Exercise directions:
Set out each line from the following listing that includes the word "cells".

Materials provided:
'''

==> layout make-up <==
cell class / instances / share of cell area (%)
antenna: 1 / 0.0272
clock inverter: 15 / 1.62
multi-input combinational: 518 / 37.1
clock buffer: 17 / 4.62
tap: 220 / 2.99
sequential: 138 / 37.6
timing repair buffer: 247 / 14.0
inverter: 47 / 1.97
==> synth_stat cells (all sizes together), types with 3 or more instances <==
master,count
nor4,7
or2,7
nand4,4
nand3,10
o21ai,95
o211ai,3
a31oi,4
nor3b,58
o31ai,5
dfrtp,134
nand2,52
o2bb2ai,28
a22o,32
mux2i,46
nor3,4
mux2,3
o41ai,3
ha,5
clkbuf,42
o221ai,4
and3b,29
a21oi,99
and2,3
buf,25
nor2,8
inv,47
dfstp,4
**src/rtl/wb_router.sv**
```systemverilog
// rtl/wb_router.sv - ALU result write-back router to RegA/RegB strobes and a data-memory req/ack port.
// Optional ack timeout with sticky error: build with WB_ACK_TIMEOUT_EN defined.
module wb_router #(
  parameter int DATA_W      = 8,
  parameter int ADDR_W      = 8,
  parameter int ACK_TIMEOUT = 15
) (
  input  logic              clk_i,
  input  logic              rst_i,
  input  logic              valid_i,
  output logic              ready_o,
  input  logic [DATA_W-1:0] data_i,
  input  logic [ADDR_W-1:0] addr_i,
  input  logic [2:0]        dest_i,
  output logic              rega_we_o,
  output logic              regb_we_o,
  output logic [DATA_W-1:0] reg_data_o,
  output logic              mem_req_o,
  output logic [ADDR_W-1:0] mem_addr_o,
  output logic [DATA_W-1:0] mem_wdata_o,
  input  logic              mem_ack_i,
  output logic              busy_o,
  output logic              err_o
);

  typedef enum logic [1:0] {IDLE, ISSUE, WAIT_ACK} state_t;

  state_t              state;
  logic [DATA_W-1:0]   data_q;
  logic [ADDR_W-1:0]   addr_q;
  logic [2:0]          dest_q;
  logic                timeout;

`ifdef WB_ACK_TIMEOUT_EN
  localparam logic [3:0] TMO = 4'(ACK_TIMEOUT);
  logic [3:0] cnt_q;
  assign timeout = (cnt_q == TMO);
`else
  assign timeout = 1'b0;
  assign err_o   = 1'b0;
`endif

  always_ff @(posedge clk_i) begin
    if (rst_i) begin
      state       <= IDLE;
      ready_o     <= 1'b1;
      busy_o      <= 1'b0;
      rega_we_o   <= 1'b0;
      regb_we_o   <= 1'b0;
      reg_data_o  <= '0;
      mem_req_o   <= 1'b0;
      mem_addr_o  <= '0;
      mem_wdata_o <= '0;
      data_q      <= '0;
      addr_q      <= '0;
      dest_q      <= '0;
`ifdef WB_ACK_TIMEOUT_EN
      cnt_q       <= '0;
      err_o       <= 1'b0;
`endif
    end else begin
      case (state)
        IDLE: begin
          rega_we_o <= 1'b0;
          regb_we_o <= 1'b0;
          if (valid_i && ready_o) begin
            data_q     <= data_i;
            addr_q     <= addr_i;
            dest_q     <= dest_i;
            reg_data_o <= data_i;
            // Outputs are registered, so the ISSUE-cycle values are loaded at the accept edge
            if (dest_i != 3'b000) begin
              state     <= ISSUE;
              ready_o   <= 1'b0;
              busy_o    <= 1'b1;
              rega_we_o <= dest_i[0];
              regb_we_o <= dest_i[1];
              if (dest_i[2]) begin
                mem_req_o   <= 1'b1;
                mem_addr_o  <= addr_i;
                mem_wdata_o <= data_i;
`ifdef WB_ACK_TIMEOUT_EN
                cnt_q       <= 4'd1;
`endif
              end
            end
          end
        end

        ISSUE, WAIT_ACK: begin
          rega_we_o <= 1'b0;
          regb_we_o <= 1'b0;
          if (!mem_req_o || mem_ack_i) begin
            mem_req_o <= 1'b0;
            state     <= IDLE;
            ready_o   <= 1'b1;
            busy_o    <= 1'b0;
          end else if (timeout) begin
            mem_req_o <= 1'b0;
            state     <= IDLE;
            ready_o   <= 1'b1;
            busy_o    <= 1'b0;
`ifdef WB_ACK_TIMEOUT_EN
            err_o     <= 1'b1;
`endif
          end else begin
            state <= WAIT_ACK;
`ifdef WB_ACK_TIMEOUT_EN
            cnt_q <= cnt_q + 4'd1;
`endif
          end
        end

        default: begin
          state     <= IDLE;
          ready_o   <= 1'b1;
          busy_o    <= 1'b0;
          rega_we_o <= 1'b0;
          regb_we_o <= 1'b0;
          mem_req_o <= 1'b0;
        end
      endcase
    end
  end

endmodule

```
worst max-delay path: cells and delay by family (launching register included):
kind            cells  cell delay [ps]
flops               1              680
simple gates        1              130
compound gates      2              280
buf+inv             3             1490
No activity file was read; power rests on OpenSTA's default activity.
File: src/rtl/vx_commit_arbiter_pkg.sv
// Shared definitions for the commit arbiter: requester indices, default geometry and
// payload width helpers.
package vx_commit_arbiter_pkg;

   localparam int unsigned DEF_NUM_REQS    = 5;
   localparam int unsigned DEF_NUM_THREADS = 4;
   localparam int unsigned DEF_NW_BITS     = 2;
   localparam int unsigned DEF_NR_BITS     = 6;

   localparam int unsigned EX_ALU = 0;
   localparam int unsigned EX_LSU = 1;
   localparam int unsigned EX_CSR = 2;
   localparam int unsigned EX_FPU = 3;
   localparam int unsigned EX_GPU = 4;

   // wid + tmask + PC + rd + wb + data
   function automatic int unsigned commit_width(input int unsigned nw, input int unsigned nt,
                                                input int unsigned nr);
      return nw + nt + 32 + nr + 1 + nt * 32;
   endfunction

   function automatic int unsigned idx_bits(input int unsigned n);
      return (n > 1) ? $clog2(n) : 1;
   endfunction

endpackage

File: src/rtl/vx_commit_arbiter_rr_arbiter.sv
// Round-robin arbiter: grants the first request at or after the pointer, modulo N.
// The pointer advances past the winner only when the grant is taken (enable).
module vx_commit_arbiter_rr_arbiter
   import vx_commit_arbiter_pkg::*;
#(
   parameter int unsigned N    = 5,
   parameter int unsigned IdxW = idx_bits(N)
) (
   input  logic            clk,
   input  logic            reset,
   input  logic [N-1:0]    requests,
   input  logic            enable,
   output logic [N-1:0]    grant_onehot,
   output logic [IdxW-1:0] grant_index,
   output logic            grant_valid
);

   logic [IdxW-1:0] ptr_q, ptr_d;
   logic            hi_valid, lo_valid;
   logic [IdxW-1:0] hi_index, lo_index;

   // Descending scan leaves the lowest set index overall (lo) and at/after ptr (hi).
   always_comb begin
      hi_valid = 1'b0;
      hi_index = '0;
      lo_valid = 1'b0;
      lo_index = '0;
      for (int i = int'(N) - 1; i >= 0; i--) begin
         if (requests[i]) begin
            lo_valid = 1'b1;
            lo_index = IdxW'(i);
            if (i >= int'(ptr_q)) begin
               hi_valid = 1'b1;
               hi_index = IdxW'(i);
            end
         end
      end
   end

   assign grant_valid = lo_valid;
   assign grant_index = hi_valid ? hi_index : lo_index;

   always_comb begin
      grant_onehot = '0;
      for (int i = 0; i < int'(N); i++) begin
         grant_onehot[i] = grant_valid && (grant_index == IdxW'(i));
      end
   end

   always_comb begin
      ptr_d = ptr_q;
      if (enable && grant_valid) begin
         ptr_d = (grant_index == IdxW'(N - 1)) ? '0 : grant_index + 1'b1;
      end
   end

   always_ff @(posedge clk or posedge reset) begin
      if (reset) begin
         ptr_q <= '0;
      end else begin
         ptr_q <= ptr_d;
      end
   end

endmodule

'''

Solution:
==> synth_stat cells (all sizes together), types with 3 or more instances <==
worst max-delay path: cells and delay by family (launching register included):
kind            cells  cell delay [ps]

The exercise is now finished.